The package rsample contains a function for bootstrapping and another function which allows bootstrapping on groups of the data.

The grouped vesion is a lot slower (~2000 times). I was expecting it to be a bit slower, but I do not get why it is that much slower.

(The groups in my example are not meaningful, but this should be irrelevant for testing the speed of both functions.)

library(tidyverse)
library(rsample)

dat <- tibble(x = 1:1000)

microbenchmark::microbenchmark(
  grouped = {
    dat %>%
      group_bootstraps(group = x, times = 10)}, 
  simple = {
    dat %>%
      bootstraps(times = 10)},
  times = 5)

Solution

An alternative to grouping is bootstrapping on data which is nested on the grouping variable.

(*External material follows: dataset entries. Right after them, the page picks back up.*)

`config.mk`:
```
export PLATFORM = sky130hd
export DESIGN_NAME = one_euro_scalar_filter_unit_flat
export DESIGN_NICKNAME = d
export VERILOG_FILES = /design/src/ofs_pkg.sv /design/src/ofs_in_if.sv /design/src/ofs_out_if.sv /design/src/ofs_datapath.sv /design/src/ofs_ctrl.sv /design/src/one_euro_scalar_filter_unit.sv /design/src/flat_wrapper.sv
export SDC_FILE = /design/constraint.sdc
export NUM_CORES = 2
export LEC_CHECK = 0
export ABC_AREA = 1
export BUFFER_PORTS_ARGS = -buffer_cell sky130_fd_sc_hd__buf_2
export CORE_ASPECT_RATIO = 1.1
export CORE_MARGIN = 1.5
export CORE_UTILIZATION = 32
export CTS_CLUSTER_DIAMETER = 50
export DETAILED_ROUTE_END_ITERATION = 7
export GPL_ROUTABILITY_DRIVEN = 0
export PLACE_DENSITY = 0.56
export SLEW_MARGIN = 0
export SYNTH_ARGS = -nofsm -noshare
export SYNTH_HDL_FRONTEND = slang
export SYNTH_SLANG_ARGS = --single-unit
```
`constraint.sdc`:
```
create_clock -name clk -period 9.05 [get_ports clk]
set_input_delay 1.3575 -clock clk [delete_from_list [all_inputs] [get_ports clk]]
set_output_delay 1.3575 -clock clk [all_outputs]
set_load 0.01 [all_outputs]
```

dat <- tibble(x = rep(1:1000, 2), y = 1:2000) 

f <- function(df, column){
  tibble(
    "estimate" = mean(pull(df, {{column}})),
    "term" = "mean"
  )
}


# Version 1 using rsample::group_bootstraps
start_time <- Sys.time()

dat %>%
  group_bootstraps(group = x, times = 10) %>%
  mutate(mean_stats = purrr::map(splits, ~ f(analysis(.), y))) %>% 
  int_pctl(mean_stats)

print(difftime(Sys.time(), start_time, units = "secs"))

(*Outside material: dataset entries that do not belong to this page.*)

**src/sv/slc_pkg.sv**
```systemverilog
`default_nettype none

package slc_pkg;

  localparam int CACHE_SIZE_DEF  = 4096;
  localparam int WAYS_DEF        = 2;
  localparam int LINE_BYTES_DEF  = 32;
  localparam int ADDR_BITS_DEF   = 32;

  localparam int ADDR_W  = 32;
  localparam int COUNT_W = 48;

  localparam logic CMD_ACCESS = 1'b0;
  localparam logic CMD_CLEAR  = 1'b1;

  localparam logic [COUNT_W-1:0] COUNT_MAX = '1;

  typedef struct packed {
    logic valid;
    logic clear;
  } slc_ctl_t;

  typedef struct packed {
    logic ready;
    logic clear_pending;
  } slc_front_t;

endpackage

`default_nettype wire

```
**src/sv/set_assoc_lru_cache_miss_counter.sv**
```systemverilog
`default_nettype none

// Set-associative cache model with least recently used replacement and a saturating 48-bit
// miss counter. Each transfer carries either an access (cmd 0, byte address) or a clear
// (cmd 1); every transfer yields one result. Accesses are taken one per cycle unless an output
// stall, a clear in flight or the clearing pass holds the input; their results pass three address
// stages (line number, tag, set index), then the registered read of the set's row from a single
// memory of SETS rows, with the update written back while the next access reads, forwarded when
// both address the same set. After reset, and after every clear has produced its result, a clearing
// pass writes each of the SETS rows once (64 with the default sizes) while no input is taken.
// The set count and line size are reduced by exact constant division, so any sizes in range work.
module set_assoc_lru_cache_miss_counter #(
  parameter int CACHE_SIZE  = slc_pkg::CACHE_SIZE_DEF,
  parameter int WAYS        = slc_pkg::WAYS_DEF,
  parameter int LINE_BYTES  = slc_pkg::LINE_BYTES_DEF,
  parameter int ADDR_BITS   = slc_pkg::ADDR_BITS_DEF
) (
  input  wire                         clk,
  input  wire                         rst_n,
  input  wire                         in_valid,
  output logic                        in_ready,
  input  wire                         in_cmd,
  input  wire [slc_pkg::ADDR_W-1:0]   in_address,
  output logic                        out_valid,
  input  wire                         out_ready,
  output logic                        out_hit,
  output logic                        out_way_used,
  output logic [slc_pkg::COUNT_W-1:0] out_miss_count
);

  localparam int ADDR_EFF = (ADDR_BITS < slc_pkg::ADDR_W) ? ADDR_BITS : slc_pkg::ADDR_W;
  localparam int RAW_SETS = CACHE_SIZE / (WAYS * LINE_BYTES);
  localparam int SETS     = (RAW_SETS == 0) ? 1 : RAW_SETS;
  localparam logic [63:0] LINE_MAX = ((64'd1 << ADDR_EFF) - 64'd1) / 64'(LINE_BYTES);
  localparam logic [63:0] TAG_MAX  = LINE_MAX / 64'(SETS);
  localparam int LINE_W   = (LINE_MAX == 64'd0) ? 1 : $clog2(LINE_MAX + 64'd1);
  localparam int TAG_W    = (TAG_MAX == 64'd0) ? 1 : $clog2(TAG_MAX + 64'd1);
  localparam int SET_W    = (SETS > 1) ? $clog2(SETS) : 1;
  localparam int RANK_W   = (WAYS > 1) ? $clog2(WAYS) : 1;
  localparam int ROW_W    = WAYS * (TAG_W + 1 + RANK_W);
  localparam int RANK_OFS = WAYS * (TAG_W + 1);

  slc_pkg::slc_front_t front;
  slc_pkg::slc_ctl_t   s2_ctl;
  logic [SET_W-1:0]    s2_set;
  logic [TAG_W-1:0]    s2_tag;

  slc_pkg::slc_ctl_t   s3_ctl_r;
  logic [SET_W-1:0]    s3_set_r;
  logic [TAG_W-1:0]    s3_tag_r;

  logic                sweep_r;
  logic                sweep_nxt;
  logic [SET_W-1:0]    sweep_cnt_r;
  logic [SET_W-1:0]    sweep_cnt_nxt;

  logic [slc_pkg::COUNT_W-1:0] miss_cnt_r;
  logic [slc_pkg::COUNT_W-1:0] miss_cnt_nxt;

  logic                out_valid_r;
  logic                out_hit_r;
  logic                out_way_r;
  logic [slc_pkg::COUNT_W-1:0] out_count_r;

  logic                move;
  logic                s3_rdy;
  logic                s3_go;
  logic                in_take;

  logic [ROW_W-1:0]    rd_row;
  logic [ROW_W-1:0]    upd_row;
  logic [ROW_W-1:0]    reset_row;
  logic                upd_hit;
  logic [RANK_W-1:0]   upd_way;

  logic                wr_en;
  logic [SET_W-1:0]    wr_addr;
  logic [ROW_W-1:0]    wr_data;

  assign move    = !out_valid_r || out_ready;
  assign s3_rdy  = !s3_ctl_r.valid || move;
  assign s3_go   = s3_ctl_r.valid && move;

  assign in_ready = front.ready && !sweep_r && !front.clear_pending && !s3_ctl_r.clear;
  assign in_take  = in_valid && in_ready;

  slc_addr_split #(
    .ADDR_EFF   (ADDR_EFF),
    .LINE_BYTES (LINE_BYTES),
    .SETS       (SETS),
    .LINE_W     (LINE_W),
    .TAG_W      (TAG_W),
    .SET_W      (SET_W)
  ) u_split (
    .clk      (clk),
    .rst_n    (rst_n),
    .in_take  (in_take),
    .in_clear (in_cmd == slc_pkg::CMD_CLEAR),
    .in_addr  (in_address[ADDR_EFF-1:0]),
    .dn_ready (s3_rdy),
    .front    (front),
    .s2_ctl   (s2_ctl),
    .s2_set   (s2_set),
    .s2_tag   (s2_tag)
  );

  slc_tag_store #(
    .SETS  (SETS),
    .SET_W (SET_W),
    .ROW_W (ROW_W)
  ) u_store (
    .clk     (clk),
    .rst_n   (rst_n),
    .rd_en   (s3_rdy && s2_ctl.valid),
    .rd_addr (s2_set),
    .wr_en   (wr_en),
    .wr_addr (wr_addr),
    .wr_data (wr_data),
    .rd_data (rd_row)
  );

  slc_way_update #(
    .WAYS   (WAYS),
    .TAG_W  (TAG_W),
    .RANK_W (RANK_W),
    .ROW_W  (ROW_W)
  ) u_update (
    .row_in  (rd_row),
    .tag     (s3_tag_r),
    .row_out (upd_row),
    .hit     (upd_hit),
    .way     (upd_way)
  );

  // An empty row: no valid ways and way w holding rank w.
  always_comb begin
    reset_row = '0;
    for (int w = 0; w < WAYS; w++) begin
      reset_row[RANK_OFS + w*RANK_W +: RANK_W] = RANK_W'(w);
    end
  end

  assign wr_en   = sweep_r || (s3_go && !s3_ctl_r.clear);
  assign wr_addr = sweep_r ? sweep_cnt_r : s3_set_r;
  assign wr_data = sweep_r ? reset_row : upd_row;

  always_comb begin
    sweep_nxt     = sweep_r;
    sweep_cnt_nxt = sweep_cnt_r;
    if (s3_go && s3_ctl_r.clear) begin
      sweep_nxt     = 1'b1;
      sweep_cnt_nxt = '0;
    end else if (sweep_r) begin
      if (sweep_cnt_r == SET_W'(SETS - 1)) begin
        sweep_nxt = 1'b0;
      end else begin
        sweep_cnt_nxt = sweep_cnt_r + SET_W'(1);
      end
    end
  end

  always_comb begin
    miss_cnt_nxt = miss_cnt_r;
    if (s3_go) begin
      if (s3_ctl_r.clear) begin
        miss_cnt_nxt = '0;
      end else if (!upd_hit && (miss_cnt_r != slc_pkg::COUNT_MAX)) begin
        miss_cnt_nxt = miss_cnt_r + slc_pkg::COUNT_W'(1);
      end
    end
  end

  always_ff @(posedge clk) begin
    if (!rst_n) begin
      s3_ctl_r    <= '0;
      sweep_r     <= 1'b1;
      sweep_cnt_r <= '0;
      miss_cnt_r  <= '0;
      out_valid_r <= 1'b0;
    end else begin
      if (s3_rdy) begin
        s3_ctl_r <= s2_ctl;
      end
      sweep_r     <= sweep_nxt;
      sweep_cnt_r <= sweep_cnt_nxt;
      miss_cnt_r  <= miss_cnt_nxt;
      if (s3_go) begin
        out_valid_r <= 1'b1;
      end else if (out_ready) begin
        out_valid_r <= 1'b0;
      end
    end
  end

  always_ff @(posedge clk) begin
    if (s3_rdy) begin
      s3_set_r <= s2_set;
      s3_tag_r <= s2_tag;
    end
    if (s3_go) begin
      out_hit_r   <= !s3_ctl_r.clear && upd_hit;
      out_way_r   <= !s3_ctl_r.clear && upd_way[0];
      out_count_r <= miss_cnt_nxt;
    end
  end

  assign out_valid      = out_valid_r;
  assign out_hit        = out_hit_r;
  assign out_way_used   = out_way_r;
  assign out_miss_count = out_count_r;

`ifndef SYNTHESIS
  a_clear_starts_sweep: assert property (@(posedge clk) disable iff (!rst_n)
    (s3_go && s3_ctl_r.clear) |=> sweep_r)
    else $error("clear did not start the clearing pass");

  a_no_lookup_in_sweep: assert property (@(posedge clk) disable iff (!rst_n)
    sweep_r |-> !s3_ctl_r.valid)
    else $error("lookup stage busy during the clearing pass");

  a_hit_keeps_count: assert property (@(posedge clk) disable iff (!rst_n)
    (s3_go && !s3_ctl_r.clear && upd_hit) |=> (miss_cnt_r == $past(miss_cnt_r)))
    else $error("miss count changed on a hit");

  a_miss_adds_one: assert property (@(posedge clk) disable iff (!rst_n)
    (s3_go && !s3_ctl_r.clear && !upd_hit && (miss_cnt_r != slc_pkg::COUNT_MAX))
    |=> (miss_cnt_r == $past(miss_cnt_r) + slc_pkg::COUNT_W'(1)))
    else $error("miss count did not advance by one on a miss");
`endif

endmodule

`default_nettype wire

```
**src/sv/slc_addr_split.sv**
```systemverilog
`default_nettype none

module slc_addr_split #(
  parameter int ADDR_EFF   = 32,
  parameter int LINE_BYTES = 32,
  parameter int SETS       = 64,
  parameter int LINE_W     = 27,
  parameter int TAG_W      = 21,
  parameter int SET_W      = 6
) (
  input  wire                     clk,
  input  wire                     rst_n,
  input  wire                     in_take,
  input  wire                     in_clear,
  input  wire [ADDR_EFF-1:0]      in_addr,
  input  wire                     dn_ready,
  output slc_pkg::slc_front_t     front,
  output slc_pkg::slc_ctl_t       s2_ctl,
  output logic [SET_W-1:0]        s2_set,
  output logic [TAG_W-1:0]        s2_tag
);

  // Division by a constant: q = (n * M) >> K with M = ceil(2^K / d) and K = N + ceil(log2 d).
  localparam int L1  = $clog2(LINE_BYTES);
  localparam int K1  = ADDR_EFF + L1;
  localparam int PW1 = 2 * ADDR_EFF + 2;
  localparam logic [63:0] M1 =
    ((64'd1 << K1) + 64'(LINE_BYTES) - 64'd1) / 64'(LINE_BYTES);

  localparam int L2  = $clog2(SETS);
  localparam int K2  = LINE_W + L2;
  localparam int PW2 = 2 * LINE_W + 2;
  localparam logic [63:0] M2 =
    ((64'd1 << K2) + 64'(SETS) - 64'd1) / 64'(SETS);

  slc_pkg::slc_ctl_t s0_ctl_r;
  slc_pkg::slc_ctl_t s1_ctl_r;
  slc_pkg::slc_ctl_t s2_ctl_r;

  logic [ADDR_EFF-1:0] s0_addr_r;
  logic [LINE_W-1:0]   s1_line_r;
  logic [LINE_W-1:0]   s2_line_r;
  logic [TAG_W-1:0]    s2_tag_r;

  logic rdy0;
  logic rdy1;
  logic rdy2;

  logic [PW1-1:0]    prod1;
  logic [PW2-1:0]    prod2;
  logic [LINE_W-1:0] line0;
  logic [TAG_W-1:0]  tag1;
  logic [LINE_W-1:0] base2;
  logic [LINE_W-1:0] rem2;

  assign rdy2 = !s2_ctl_r.valid || dn_ready;
  assign rdy1 = !s1_ctl_r.valid || rdy2;
  assign rdy0 = !s0_ctl_r.valid || rdy1;

  assign prod1 = {{(PW1 - ADDR_EFF){1'b0}}, s0_addr_r} * PW1'(M1);
  assign line0 = prod1[K1 +: LINE_W];

  assign prod2 = {{(PW2 - LINE_W){1'b0}}, s1_line_r} * PW2'(M2);
  assign tag1  = prod2[K2 +: TAG_W];

  assign base2 = LINE_W'(LINE_W'(s2_tag_r) * LINE_W'(SETS));
  assign rem2  = s2_line_r - base2;

  always_ff @(posedge clk) begin
    if (!rst_n) begin
      s0_ctl_r <= '0;
      s1_ctl_r <= '0;
      s2_ctl_r <= '0;
    end else begin
      if (rdy0) begin
        s0_ctl_r.valid <= in_take;
        s0_ctl_r.clear <= in_take && in_clear;
      end
      if (rdy1) begin
        s1_ctl_r <= s0_ctl_r;
      end
      if (rdy2) begin
        s2_ctl_r <= s1_ctl_r;
      end
    end
  end

  always_ff @(posedge clk) begin
    if (rdy0 && in_take) begin
      s0_addr_r <= in_addr;
    end
    if (rdy1) begin
      s1_line_r <= line0;
    end
    if (rdy2) begin
      s2_line_r <= s1_line_r;
      s2_tag_r  <= tag1;
    end
  end

  assign front.ready         = rdy0;
  assign front.clear_pending = s0_ctl_r.clear || s1_ctl_r.clear || s2_ctl_r.clear;

  assign s2_ctl = s2_ctl_r;
  assign s2_set = SET_W'(rem2);
  assign s2_tag = s2_tag_r;

endmodule

`default_nettype wire

```
**src/sv/slc_tag_store.sv**
```systemverilog
`default_nettype none

module slc_tag_store #(
  parameter int SETS  = 64,
  parameter int SET_W = 6,
  parameter int ROW_W = 46
) (
  input  wire              clk,
  input  wire              rst_n,
  input  wire              rd_en,
  input  wire [SET_W-1:0]  rd_addr,
  input  wire              wr_en,
  input  wire [SET_W-1:0]  wr_addr,
  input  wire [ROW_W-1:0]  wr_data,
  output logic [ROW_W-1:0] rd_data
);

  logic [ROW_W-1:0] mem [SETS];
  logic [ROW_W-1:0] rd_q_r;
  logic [ROW_W-1:0] byp_row_r;
  logic             byp_r;

  always_ff @(posedge clk) begin
    if (wr_en) begin
      mem[wr_addr] <= wr_data;
    end
  end

  always_ff @(posedge clk) begin
    if (rd_en) begin
      rd_q_r    <= mem[rd_addr];
      byp_row_r <= wr_data;
    end
  end

  // A write to the row being read in the same cycle is forwarded.
  always_ff @(posedge clk) begin
    if (!rst_n) begin
      byp_r <= 1'b0;
    end else if (rd_en) begin
      byp_r <= wr_en && (wr_addr == rd_addr);
    end
  end

  assign rd_data = byp_r ? byp_row_r : rd_q_r;

endmodule

`default_nettype wire

```
**src/sv/slc_way_update.sv**
```systemverilog
`default_nettype none

module slc_way_update #(
  parameter int WAYS   = 2,
  parameter int TAG_W  = 21,
  parameter int RANK_W = 1,
  parameter int ROW_W  = 46
) (
  input  wire  [ROW_W-1:0]  row_in,
  input  wire  [TAG_W-1:0]  tag,
  output logic [ROW_W-1:0]  row_out,
  output logic              hit,
  output logic [RANK_W-1:0] way
);

  localparam int VLD_OFS  = WAYS * TAG_W;
  localparam int RANK_OFS = WAYS * (TAG_W + 1);

  logic [TAG_W-1:0]  tags [WAYS];
  logic              vld  [WAYS];
  logic [RANK_W-1:0] rnk  [WAYS];

  logic              found;
  logic [RANK_W-1:0] hit_way;
  logic              has_empty;
  logic [RANK_W-1:0] empty_way;
  logic [RANK_W-1:0] old_way;
  logic [RANK_W-1:0] victim;
  logic [RANK_W-1:0] vic_rank;

  always_comb begin
    for (int w = 0; w < WAYS; w++) begin
      tags[w] = row_in[w*TAG_W +: TAG_W];
      vld[w]  = row_in[VLD_OFS + w];
      rnk[w]  = row_in[RANK_OFS + w*RANK_W +: RANK_W];
    end

    found     = 1'b0;
    hit_way   = '0;
    has_empty = 1'b0;
    empty_way = '0;
    old_way   = '0;
    for (int w = WAYS - 1; w >= 0; w--) begin
      if (vld[w] && (tags[w] == tag)) begin
        found   = 1'b1;
        hit_way = RANK_W'(w);
      end
      if (!vld[w]) begin
        has_empty = 1'b1;
        empty_way = RANK_W'(w);
      end
      if (rnk[w] == '0) begin
        old_way = RANK_W'(w);
      end
    end

    if (found) begin
      victim = hit_way;
    end else if (has_empty) begin
      victim = empty_way;
    end else begin
      victim = old_way;
    end
    vic_rank = rnk[victim];

    row_out = row_in;
    for (int w = 0; w < WAYS; w++) begin
      if (victim == RANK_W'(w)) begin
        row_out[RANK_OFS + w*RANK_W +: RANK_W] = RANK_W'(WAYS - 1);
        if (!found) begin
          row_out[w*TAG_W +: TAG_W] = tag;
          row_out[VLD_OFS + w]      = 1'b1;
        end
      end else if (rnk[w] > vic_rank) begin
        row_out[RANK_OFS + w*RANK_W +: RANK_W] = rnk[w] - RANK_W'(1);
      end
    end

    hit = found;
    way = victim;
  end

endmodule

`default_nettype wire
```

# Version 2 using tidyr nest and unnest
start_time <- Sys.time()
dat %>%
  nest(.by = x) %>%
  bootstraps(times = 10) %>%
  mutate(mean_stats = purrr::map(splits, ~ f(unnest(analysis(.), data), y))) %>% 
  int_pctl(mean_stats)

print(difftime(Sys.time(), start_time, units = "secs"))

This is roughly 10 times slower than not grouping at all which is much better than the grouping function in the package for my specific problem.

I think the downside is that it is not guaranteed to have the same number of rows across all resamples, especially if the groups have different number of rows.